Una serie de película
Definitivamente, el béisbol es una de las actividades más complejas, cuando de hacer vaticinios se refiere.
El ejemplo más reciente se experimentó en la serie final finalizada anoche, en la que el Escogido era amplio favorito para llevarse el triunfo en un máximo de siete partidos.
Al adjudicarse los primeros tres, las Águilas ya estaban casi descartadas, debido a que solo en una oportunidad en la historia del béisbol dominicano se había dado que un equipo rebasara un déficit de esa magnitud.
Sin embargo, cuando todo parecía perdido para los cibaeños, se produjo un despertar que los llevó a igual la serie a tres.

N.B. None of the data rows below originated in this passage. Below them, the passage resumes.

--- src/rtl/mips_debug_unit.sv ---
// mips_debug_unit: host byte-link debug controller (load, run, step, dump) for the Mips pipeline.
// Optional MIPS_DEBUG_CYCLE_CNT_EN adds a run-cycle counter word after PC in every dump.
module mips_debug_unit #(
  parameter int NB_BITS   = 32,
  parameter int NB_REG    = 5,
  parameter int NB_IADDR  = 10,
  parameter int MEM_DEPTH = 16
) (
  input  logic                i_clk,
  input  logic                i_rst,
  input  logic [7:0]          i_rx_data,
  input  logic                i_rx_valid,
  output logic [7:0]          o_tx_data,
  output logic                o_tx_valid,
  input  logic                i_tx_ready,
  output logic                o_debug,
  output logic                o_step,
  input  logic                i_halt,
  output logic                o_instr_we,
  output logic [NB_IADDR-1:0] o_instr_addr,
  output logic [NB_BITS-1:0]  o_instr_data,
  output logic [NB_REG-1:0]   o_reg_addr,
  input  logic [NB_BITS-1:0]  i_reg_data,
  output logic [NB_BITS-1:0]  o_mem_addr,
  input  logic [NB_BITS-1:0]  i_mem_data,
  input  logic [NB_BITS-1:0]  i_pc_debug,
  output logic                o_busy
);
  typedef enum logic [3:0] {
    IDLE, LD_CNT, LD_BYTE, LD_WR, RUN, STEP, SETTLE, RD_ADDR, RD_WAIT, TX_BYTE
  } state_t;
`ifdef MIPS_DEBUG_CYCLE_CNT_EN
  localparam int CC = 1;
`else
  localparam int CC = 0;
`endif
  localparam int NW = 1 + CC + 2**NB_REG + MEM_DEPTH;
  localparam int WW = $clog2(NW);
  localparam int MW = MEM_DEPTH > 1 ? $clog2(MEM_DEPTH) : 1;
  localparam logic [WW-1:0] R_BASE = WW'(1 + CC);
  localparam logic [WW-1:0] M_BASE = WW'(1 + CC + 2**NB_REG);
  localparam logic [WW-1:0] W_LAST = WW'(NW - 1);
  localparam logic [MW-1:0] M_LAST = MW'(MEM_DEPTH - 1);
  state_t state, nxt;
  logic [8:0] cnt, k;
  logic [1:0] bidx, tcnt;
  logic [31:0] ld_word, tx_word, word_sel;
  logic [WW-1:0] wd;
  logic [NB_REG-1:0] reg_cnt;
  logic [MW-1:0] mem_cnt;
  logic is_break;
`ifdef MIPS_DEBUG_CYCLE_CNT_EN
  logic [31:0] cyc;
`endif
  assign is_break = i_rx_valid && i_rx_data == 8'h05;
  always_ff @(posedge i_clk or posedge i_rst)
    if (i_rst) state <= IDLE;
    else state <= nxt;
  always_comb begin
    nxt = state;
    case (state)
      IDLE:
        if (i_rx_valid)
          nxt = i_rx_data == 8'h01 ? LD_CNT :
                i_rx_data == 8'h02 ? RUN :
                i_rx_data == 8'h03 ? STEP :
                i_rx_data == 8'h04 ? RD_ADDR : IDLE;
      LD_CNT:  nxt = i_rx_valid ? LD_BYTE : LD_CNT;
      LD_BYTE: nxt = i_rx_valid && bidx == 2'd3 ? LD_WR : LD_BYTE;
      LD_WR:   nxt = k == cnt - 9'd1 ? IDLE : LD_BYTE;
      RUN:     nxt = i_halt || is_break ? RD_ADDR : RUN;
      STEP:    nxt = SETTLE;
      SETTLE:  nxt = RD_ADDR;
      RD_ADDR: nxt = RD_WAIT;
      RD_WAIT: nxt = TX_BYTE;
      TX_BYTE: nxt = i_tx_ready && tcnt == 2'd3 ? (wd == W_LAST ? IDLE : RD_ADDR) : TX_BYTE;
      default: nxt = IDLE;
    endcase
  end
  always_comb begin
    word_sel = 32'(i_mem_data);
    if (wd < M_BASE) word_sel = 32'(i_reg_data);
`ifdef MIPS_DEBUG_CYCLE_CNT_EN
    if (wd == WW'(1)) word_sel = cyc;
`endif
    if (wd == '0) word_sel = 32'(i_pc_debug);
  end
  always_ff @(posedge i_clk or posedge i_rst)
    if (i_rst) begin
      cnt <= '0;
      k <= '0;
      bidx <= '0;
      tcnt <= '0;
      ld_word <= '0;
      tx_word <= '0;
      wd <= '0;
      reg_cnt <= '0;
      mem_cnt <= '0;
`ifdef MIPS_DEBUG_CYCLE_CNT_EN
      cyc <= '0;
`endif
    end else begin
      if (nxt == RD_ADDR && state != TX_BYTE) begin
        wd <= '0;
        reg_cnt <= '0;
        mem_cnt <= '0;
      end
`ifdef MIPS_DEBUG_CYCLE_CNT_EN
      if (state == IDLE && nxt == LD_CNT) cyc <= '0;
      if (state == RUN || state == STEP) cyc <= cyc + 32'd1;
`endif
      case (state)
        LD_CNT:
          if (i_rx_valid) begin
            cnt <= {i_rx_data == 8'h00, i_rx_data};
            k <= '0;
            bidx <= '0;
          end
        LD_BYTE, LD_WR: begin
          if (state == LD_WR) k <= k + 9'd1;
          if (i_rx_valid) begin
            ld_word <= {i_rx_data, ld_word[31:8]};
            bidx <= bidx + 2'd1;
          end
        end
        RD_WAIT: begin
          tx_word <= word_sel;
          tcnt <= '0;
        end
        TX_BYTE:
          if (i_tx_ready) begin
            tx_word <= {8'h00, tx_word[31:8]};
            tcnt <= tcnt + 2'd1;
            if (tcnt == 2'd3 && wd != W_LAST) begin
              wd <= wd + WW'(1);
              if (wd >= R_BASE && wd < M_BASE && reg_cnt != '1) reg_cnt <= reg_cnt + 1'b1;
              if (wd >= M_BASE && mem_cnt != M_LAST) mem_cnt <= mem_cnt + 1'b1;
            end
          end
        default: ;
      endcase
    end
  always_comb begin
    o_debug = state != RUN;
    o_step = state == STEP;
    o_busy = state != IDLE;
    o_instr_we = state == LD_WR;
    o_instr_addr = NB_IADDR'(k);
    o_instr_data = NB_BITS'(ld_word);
    o_reg_addr = reg_cnt;
    o_mem_addr = NB_BITS'({mem_cnt, 2'b00});
    o_tx_valid = state == TX_BYTE;
    o_tx_data = tx_word[7:0];
  end
endmodule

Los Leones ganaron el cuarto juego para colocarse a un triunfo, una serie final extremadamente larga, dado que nueve juegos representan un 50% del Round Robin.
La intensidad de la serie continuó en el penúltimo choque, y cuando ya se entendía que todo estaba preparado para que los Leones celebraran, las Águilas ripostaron con nueve carreras, cifra superior a la materializada en los primeros cuatro encuentros, en que estuvieron una pésima ofensiva.

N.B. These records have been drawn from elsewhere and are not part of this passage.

<file path="config.mk">
export PLATFORM = sky130hd
export DESIGN_NAME = load_store_unit
export DESIGN_NICKNAME = d
export VERILOG_FILES = /design/src/rtl/lsu_pkg.sv /design/src/rtl/lsu_lane_align.sv /design/src/rtl/load_store_unit.sv
export SDC_FILE = /design/constraint.sdc
export NUM_CORES = 1
export LEC_CHECK = 0
export CAP_MARGIN = 20
export CORE_ASPECT_RATIO = 0.9
export CORE_UTILIZATION = 35
export DETAILED_ROUTE_END_ITERATION = 16
export GPL_TIMING_DRIVEN = 0
export PLACE_DENSITY = 0.76
export RECOVER_POWER = 100
export SYNTH_ARGS = -nofsm -noshare
export SYNTH_HDL_FRONTEND = slang
export SYNTH_HIERARCHICAL = 1
export SYNTH_SLANG_ARGS = --single-unit
</file>
<file path="constraint.sdc">
create_clock -name clk -period 2.65 [get_ports clk]
set_input_delay 0.6625 -clock clk [delete_from_list [all_inputs] [get_ports clk]]
set_output_delay 0.6625 -clock clk [all_outputs]
set_load 0.005 [all_outputs]
</file>
<file path="src/rtl/lsu_pkg.sv">
// Shared types and defaults for the load/store unit and its lane aligner.
package lsu_pkg;

    typedef enum logic [1:0] {
        SZ_BYTE = 2'b00,
        SZ_HALF = 2'b01,
        SZ_WORD = 2'b10,
        SZ_ILL  = 2'b11
    } size_e;

    typedef enum logic [2:0] {
        ST_IDLE,
        ST_LOAD,
        ST_RMW_READ,
        ST_WRITE,
        ST_RESP
    } state_e;

    localparam int unsigned MEM_BYTES_DEFAULT = 1024;

endpackage

</file>
<file path="src/rtl/lsu_lane_align.sv">
// Big-endian lane extraction/extension for loads and lane merge for sub-word stores.
module lsu_lane_align
    import lsu_pkg::*;
(
    input  logic [31:0] word,
    input  logic [1:0]  offset,
    input  size_e       size,
    input  logic        is_unsigned,
    input  logic [15:0] wdata,
    output logic [31:0] load_data,
    output logic [31:0] merged
);

    logic [7:0]  byte_sel;
    logic [15:0] half_sel;

    always_comb begin
        // byte offset 0 is the most significant byte of the word
        case (offset)
            2'd0:    byte_sel = word[31:24];
            2'd1:    byte_sel = word[23:16];
            2'd2:    byte_sel = word[15:8];
            default: byte_sel = word[7:0];
        endcase
        half_sel = offset[1] ? word[15:0] : word[31:16];

        load_data = word;
        merged    = word;
        case (size)
            SZ_BYTE: begin
                load_data = is_unsigned ? {24'h0, byte_sel} : {{24{byte_sel[7]}}, byte_sel};
                case (offset)
                    2'd0:    merged[31:24] = wdata[7:0];
                    2'd1:    merged[23:16] = wdata[7:0];
                    2'd2:    merged[15:8]  = wdata[7:0];
                    default: merged[7:0]   = wdata[7:0];
                endcase
            end
            SZ_HALF: begin
                load_data = is_unsigned ? {16'h0, half_sel} : {{16{half_sel[15]}}, half_sel};
                if (offset[1]) merged[15:0]  = wdata;
                else           merged[31:16] = wdata;
            end
            default: ;
        endcase
    end

endmodule

</file>
<file path="src/rtl/load_store_unit.sv">
// Single-outstanding load/store unit with read-modify-write for byte/half stores.
module load_store_unit
    import lsu_pkg::*;
#(
    parameter int unsigned MEM_BYTES = MEM_BYTES_DEFAULT
) (
    input  logic        clk,
    input  logic        rstn,
    input  logic        req_valid,
    output logic        req_ready,
    input  logic        req_we,
    input  logic [1:0]  req_size,
    input  logic        req_unsigned,
    input  logic [31:0] req_addr,
    input  logic [31:0] req_wdata,
    output logic        rsp_valid,
    input  logic        rsp_ready,
    output logic [31:0] rsp_rdata,
    output logic        rsp_err,
    output logic        mem_readEn,
    output logic        mem_writeEn,
    output logic [31:0] mem_address,
    output logic [31:0] mem_datain,
    input  logic [31:0] mem_dataout
);

    state_e      state_q, state_n;
    size_e       size_q;
    logic        uns_q;
    logic [31:0] addr_q;
    logic [31:0] wbuf_q;
    logic        req_err;
    logic        rd_en, wr_en;
    logic [31:0] load_data, merged;

    always_comb begin
        case (size_e'(req_size))
            SZ_HALF: req_err = req_addr[0];
            SZ_WORD: req_err = |req_addr[1:0];
            SZ_ILL:  req_err = 1'b1;
            default: req_err = 1'b0;
        endcase
        if (req_addr >= MEM_BYTES) req_err = 1'b1;
    end

    always_ff @(posedge clk) begin
        if (!rstn) state_q <= ST_IDLE;
        else       state_q <= state_n;
    end

    always_comb begin
        state_n   = state_q;
        req_ready = 1'b0;
        rsp_valid = 1'b0;
        rd_en     = 1'b0;
        wr_en     = 1'b0;
        case (state_q)
            ST_IDLE: begin
                req_ready = 1'b1;
                if (req_valid) begin
                    if (req_err)                         state_n = ST_RESP;
                    else if (!req_we)                    state_n = ST_LOAD;
                    else if (size_e'(req_size) == SZ_WORD) state_n = ST_WRITE;
                    else                                 state_n = ST_RMW_READ;
                end
            end
            ST_LOAD: begin
                rd_en   = 1'b1;
                state_n = ST_RESP;
            end
            ST_RMW_READ: begin
                rd_en   = 1'b1;
                state_n = ST_WRITE;
            end
            ST_WRITE: begin
                wr_en   = 1'b1;
                state_n = ST_RESP;
            end
            ST_RESP: begin
                rsp_valid = 1'b1;
                if (rsp_ready) state_n = ST_IDLE;
            end
            default: state_n = ST_IDLE;
        endcase
    end

    // wbuf_q holds the raw store data until RMW_READ replaces it with the merged word
    always_ff @(posedge clk) begin
        if (!rstn) begin
            size_q    <= SZ_BYTE;
            uns_q     <= 1'b0;
            addr_q    <= '0;
            wbuf_q    <= '0;
            rsp_rdata <= '0;
            rsp_err   <= 1'b0;
        end else begin
            case (state_q)
                ST_IDLE: begin
                    if (req_valid) begin
                        size_q    <= size_e'(req_size);
                        uns_q     <= req_unsigned;
                        addr_q    <= req_addr;
                        wbuf_q    <= req_wdata;
                        rsp_rdata <= '0;
                        rsp_err   <= req_err;
                    end
                end
                ST_LOAD:     rsp_rdata <= load_data;
                ST_RMW_READ: wbuf_q    <= merged;
                default: ;
            endcase
        end
    end

    lsu_lane_align u_align (
        .word        (mem_dataout),
        .offset      (addr_q[1:0]),
        .size        (size_q),
        .is_unsigned (uns_q),
        .wdata       (wbuf_q[15:0]),
        .load_data   (load_data),
        .merged      (merged)
    );

    assign mem_readEn  = rd_en & rstn;
    assign mem_writeEn = wr_en & rstn;
    assign mem_address = {addr_q[31:2], 2'b00};
    assign mem_datain  = wbuf_q;

endmodule
</file>
Yosys cells after proc, flatten, opt, wreduce, memory -nomap -nowiden --
Cells that the tools add are included.
Word-level totals: bits in latches 0, memories 0, ROM bits 0, input bits 104, logic and storage cells 69, RAM bits 0, register bits after elaboration 103
Operators by class: $lt $le $gt $ge 1, div/mod/pow operators 0, shift operators 0, bitwise logic cells 2, multipliers 0, reduce and logical (&&, ||, !) cells 15, add/subtract/negate cells 0, mux-type cells 28, equal/unequal tests 14
Operator list (count):
- $pmux W32 S2 | 4
- $mux W32 | 4
- $mux W16 | 3
- $ge A32 B11 Y1 const B | 1
- $mux W8 | 4
- $pmux W8 S3 | 1
- $pmux W3 S4 | 1
- $mux W3 | 3
- $reduce_and A2 Y1 | 4
- $eq A2 B1 Y1 const B | 3
- $eq A2 B2 Y1 const B | 3
- $eq A3 B2 Y1 const B | 2
- $mux W1 | 6
- $ne A3 B3 Y1 const B | 2
- $reduce_or A2 Y1 | 3
- $logic_not A2 Y1 | 2
- $ne A2 B2 Y1 const B | 2
- $reduce_and A4 Y1 | 1
- $reduce_bool A2 Y1 | 2
- $eq A3 B1 Y1 const B | 1
- $eq A3 B3 Y1 const B | 1
- $logic_not A3 Y1 | 1
- $pmux W1 S3 | 1
- $reduce_and A3 Y1 | 1
- 3 further kinds | 4

Longest topological paths before layout --
depth after elaboration 6, depth in mapped cells 8

By module --
The synthesis kept the hierarchy.
Modules (own cells, without submodules):
- load_store_unit | instances 1, cells an instance 480, area each 4319.1 µm²
- lsu_lane_align | instances 1, cells an instance 219, area each 1624.1 µm²

Worst setup path after synthesis --
Ideal clock, no wire load.
kind reg-to-reg, start register addr_q[1], end register wbuf_q[16] (netlist: mem_datain[16]), arrival 1.656 ns, library setup time 0.125 ns, period minus slack after synthesis 1.782 ns, buffers on the path 2, path slack 0.868 ns, cell stages (with the launch flop) 8, cell sequence dfxtp_1 > buf_4 > or2_2 > buf_4 > nor2_8 > mux2_2 > a222oi_1 > nor2b_1
On the way: longest elaborated chain between the ends 4
Ends and longest elaborated chain:
- from (decl) | line load_store_unit.sv:30 | logic [31:0] addr_q;
- from (signal assigned) | line load_store_unit.sv:102 | addr_q <= req_addr;
- $eq A2 B1 Y1 | line lsu_lane_align.sv:32 | case (offset)
- $mux W8 | line lsu_lane_align.sv:32
- $pmux W32 S2 (*) | line lsu_lane_align.sv:29 | case (size)
- net merged[16] | line load_store_unit.sv:34 | logic [31:0] load_data, merged;
- $pmux W32 S2 (*) | line load_store_unit.sv:97 | case (state_q)
- to (signal assigned) | line load_store_unit.sv:103 | wbuf_q <= req_wdata;
- to (signal assigned) | line load_store_unit.sv:109 | ST_RMW_READ: wbuf_q <= merged;
- to (decl) | line load_store_unit.sv:31 | logic [31:0] wbuf_q;
The timed path passes the listed nets; every way through them passes the cells marked *. A chain may end at the register's enable or synchronous reset.

Worst setup path in the final report --
start register state_q[2], end output mem_readEn
On the way: longest elaborated chain between the ends 4
Ends and longest elaborated chain:
- from (decl) | line load_store_unit.sv:27 | state_e state_q, state_n;
- from (signal assigned) | line load_store_unit.sv:48 | else state_q <= state_n;
- $eq A3 B2 Y1 / $eq A3 B1 Y1 (equally long branches) | line load_store_unit.sv:57 | case (state_q)
- $reduce_or A2 Y1 (no line) (*)
- $mux W1 (*) | line load_store_unit.sv:57
- $and A1 B1 Y1 (*) | line load_store_unit.sv:125 | assign mem_readEn = rd_en & rstn;
- to (decl) | line load_store_unit.sv:20 | output logic mem_readEn,
Every way passes the cells marked *; elsewhere a longest branch is shown, timed or not.

==> metrics.yaml <==
status: "completed"
boundaryPins: 205
synth_edf_count: 0
vdd_drop_max_uv: 403.8
max_stage_delay_ps: 560
yosysSeqAreaShare_pct: 34.69
grt.met1_usage_pct: 31.88
synth-simple-area-share_pct: 19.09
seqPwrFrac_pct: 40.4
multi_input_area_um2: 3229
timing.setup.tns_ps: 0
grt.total_usage_pct: 24.44
row_count: 44
synthTopCellsByArea: "dfxtp_1, nand2_1, a222oi_1, o221ai_1, a21boi_1"
powerDensity_nw_per_um2: 485.4
htreeDepth: 3
cp_max_fo: 10
antenna_found_initial: 0
synthMuxAreaShare_pct: 6.484
die_height_um: 125.6
via_per_inst: 5.564
final_cell_mix: "nand2_1, dfxtp_1, clkdlybuf4s50_1"
grt_pass1_vias: 5941
ys_warn_count: 6
setup_viol: 0
drtAntennaViolNets: 0
slew_viol_final: 0
finalClockSkew_ps: 9.572
switching_power_uw: 1150
final_area_um2: 8513
final_common_cell: "nand2_1"
cts_root_buffer: "clkbuf_16"
gr-total-overflow: 0
routabilityCongestion: 0.9139
wl_per_cell_um: 19.08
synth_top_family_by_area: "compound AO/OA/AOI/OAI gates"
holdBufCountCts: 0
synthAdderAreaFrac_pct: 0
area_growth_pct: 43.24
cts_sinks: 103
crit_chain: "nand2b_4 > nor2_4 > buf_4 > o21a_1 > clkdlybuf4s50_1"
p_sw_share_pct: 27.82
synth_area_um2: 5943
numPortBuffers: 201
ys.flop_type: "dfxtp_1"
grt_pass1_wl_mm: 33.09
nets: 1015
drc_errors: 0
slowest_stage: "clkdlybuf4s50_1"
clock_path_buffers: 2
grt_max_degree: 17
dr_total_vias: 6248
yosysTopAreaCell: "dfxtp_1"
crit_buf_inv: 2
cp.arrival_ps: 1890
dp_hpwl_mm: 16.55
p_int_uw: 2983
nFillCells: 1585
drive_above_1_share_pct: 12.55
hp-class: "flip-flop to flip-flop"
drt-initial-drc-count: 706
core_region_area_um2: 16350
avgSynthCellArea_um2: 8.502
finalCriticalPeriod_ps: 2557
die_w_um: 139.4
synth.distinct_cells: 52
min-delay-start: "addr_q[12]"
end_kind: "output port"
synth_top_area_share_pct: 34.69
worst_pin_slew_ps: 712.0
critPathKind: "flip-flop to output port"
die_area_um2: 17510
clock.fmax_mhz: 391.0
ff2ff_setup_slack_ps: 190
drv_cap: 0
tritoncts: "done"
required_ps: 1990
leakage_uw: 0.003300
finalWirelength_mm: 21.43
startpoint: "state_q[2]"
numCtsBuffers: 9
rsz0062_at_grt: "false"
ys_ff_latch: 103
cts.reportedPaths.clkPinSlew_ps: 70
ys_async_sr_fraction_pct: 0
clk_latency_ps: 360
synth_compound_area_share_pct: 28.95
power_uw: 4132
maxSlewHeadroom_pct: 52.36
n_antenna_cell: 0
globalRouteMet2Util_pct: 38.16
drt-pass1-iter-count: 6
busiest_layer: "met2"
clkPwrFrac_pct: 35.3
fin_crit_sh_pct: 96.51
start_kind: "flip-flop"
crit-reg2reg-launch: "size_q[1]"
comb_power_share_pct: 24.3
final_hold_viol_count: 0
synth_xor_area_share_pct: 0
dpl_cell_area_um2: 8218
cp_top_family: "buffers and inverters"
synthCells: 699
globalRouteMet3Util_pct: 8.175
seq_area_um2: 2063
start_util_pct: 36.35
==> registers in the layout, summed over array words and instances, names as in the netlist <==
signal	count
addr_q	32
mem_datain	32
rsp_rdata	32
state_q	3
size_q	2
rsp_err	1
uns_q	1
==> cell type report <==
type | count | share of cell area (%)
Timing Repair Buffer | 202 | 23.72
Clock inverter | 5 | 0.9553
Sequential cell | 103 | 24.24
Multi-Input combinational cell | 491 | 37.93
Clock buffer | 11 | 2.851
Inverter | 5 | 0.2205
Tap cell | 207 | 3.042
Buffer | 99 | 7.040
==> worst paths after layout <==
kind                    to  cells after the start
max             mem_readEn                      5
min reg2reg     addr_q[12]                      2
min             addr_q[12]                      2
max reg2reg  mem_datain[6]                      7
==> per-layer routing <==
layer	up-vias	part of all wire, %
met1	2902	42
met5	-	0
met3	42	11
met4	0	2.8
li1	2981	-
met2	323	45
==> worst min-delay path, delay by kind of cell, from the launching register on <==
family / cells / cell delay, ps
AOI/OAI and AO/OA: 1 / 50
and+or+nand+nor: 1 / 50
DFF: 1 / 310
==> kinds of logic (layout without fill, tap and decap cells) <==
kind of cell,count (synthesis),after routing
AO/OA/AOI/OAI,220,220
other,1,2
AND/OR/NAND/NOR,242,242
flip-flops,103,103
multiplexers,27,27
buffers and inverters,106,322
==> synth_stat cells (all sizes together), types with 2 or more instances <==
cell type,instances
nand3,34
a21oi,34
a211oi,9
mux4,7
a2bb2oi,12
o21a,2
nor2,31
a41o,2
nor2b,35
a21boi,67
nand2,117
dfxtp,103
o21ai,5
buf,76
a221oi,2
nand2b,2
inv,4
and2,3
o22ai,8
clkbuf,25
nor3,3
a222oi,32
o211ai,3
nand4,2
a22oi,8
o221ai,35
or2,3
nor4,5
mux2,19
==> repair_timing <==
action,in CTS,in global routing
pin swaps,1,0
setup endpoints to repair,1,1
resized for setup,7,3
buffers inserted,1,0
endpoints found under the hold margin,0,0
==> power groups by stage <==
stage	logic (uW)	registers, uW	clock network (uW)
after global placement	1020	1700	0
final	1000	1670	1460
after detailed placement	1030	1700	0
after CTS	1030	1670	1500
after floorplan	565	1690	0
after global routing	1080	1670	1560
==> stage by stage <==
stage | instances | hold slack, ps | setup slack (ps) | util [%]
2_1_floorplan | 700 | 431.7 | 868.5 | -
3_3_place_gp | 1108 | 440.0 | 93.26 | 50.26
3_5_place_dp | 1108 | 446.8 | 53.20 | 50.26
4_1_cts | 1124 | 456.5 | 23.53 | 52.37
5_1_grt | 1123 | 471.8 | 25.17 | 52.07
6_report | 1123 | 453.0 | 92.51 | 52.07
Power figures use the tool's default switching activity.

Así se arribó al noveno y decisivo choque, en un estadio Quisqueya lleno de bote en bote, con una fanaticada que gozó y sufrió hasta más no poder, y donde los Leones se alzaron con el título, su número 14.
No hay duda que esta fue una de las series más batalladas y emocionantes en toda la historia del béisbol dominicano, y donde el material nativo e importado ofreció excelentes demostraciones.
La misión ahora es conformar una selección que ofrezca un excelente espectáculo en la Serie del Caribe que comenzará en a partir del próximo jueves en el Estadio Quisqueya.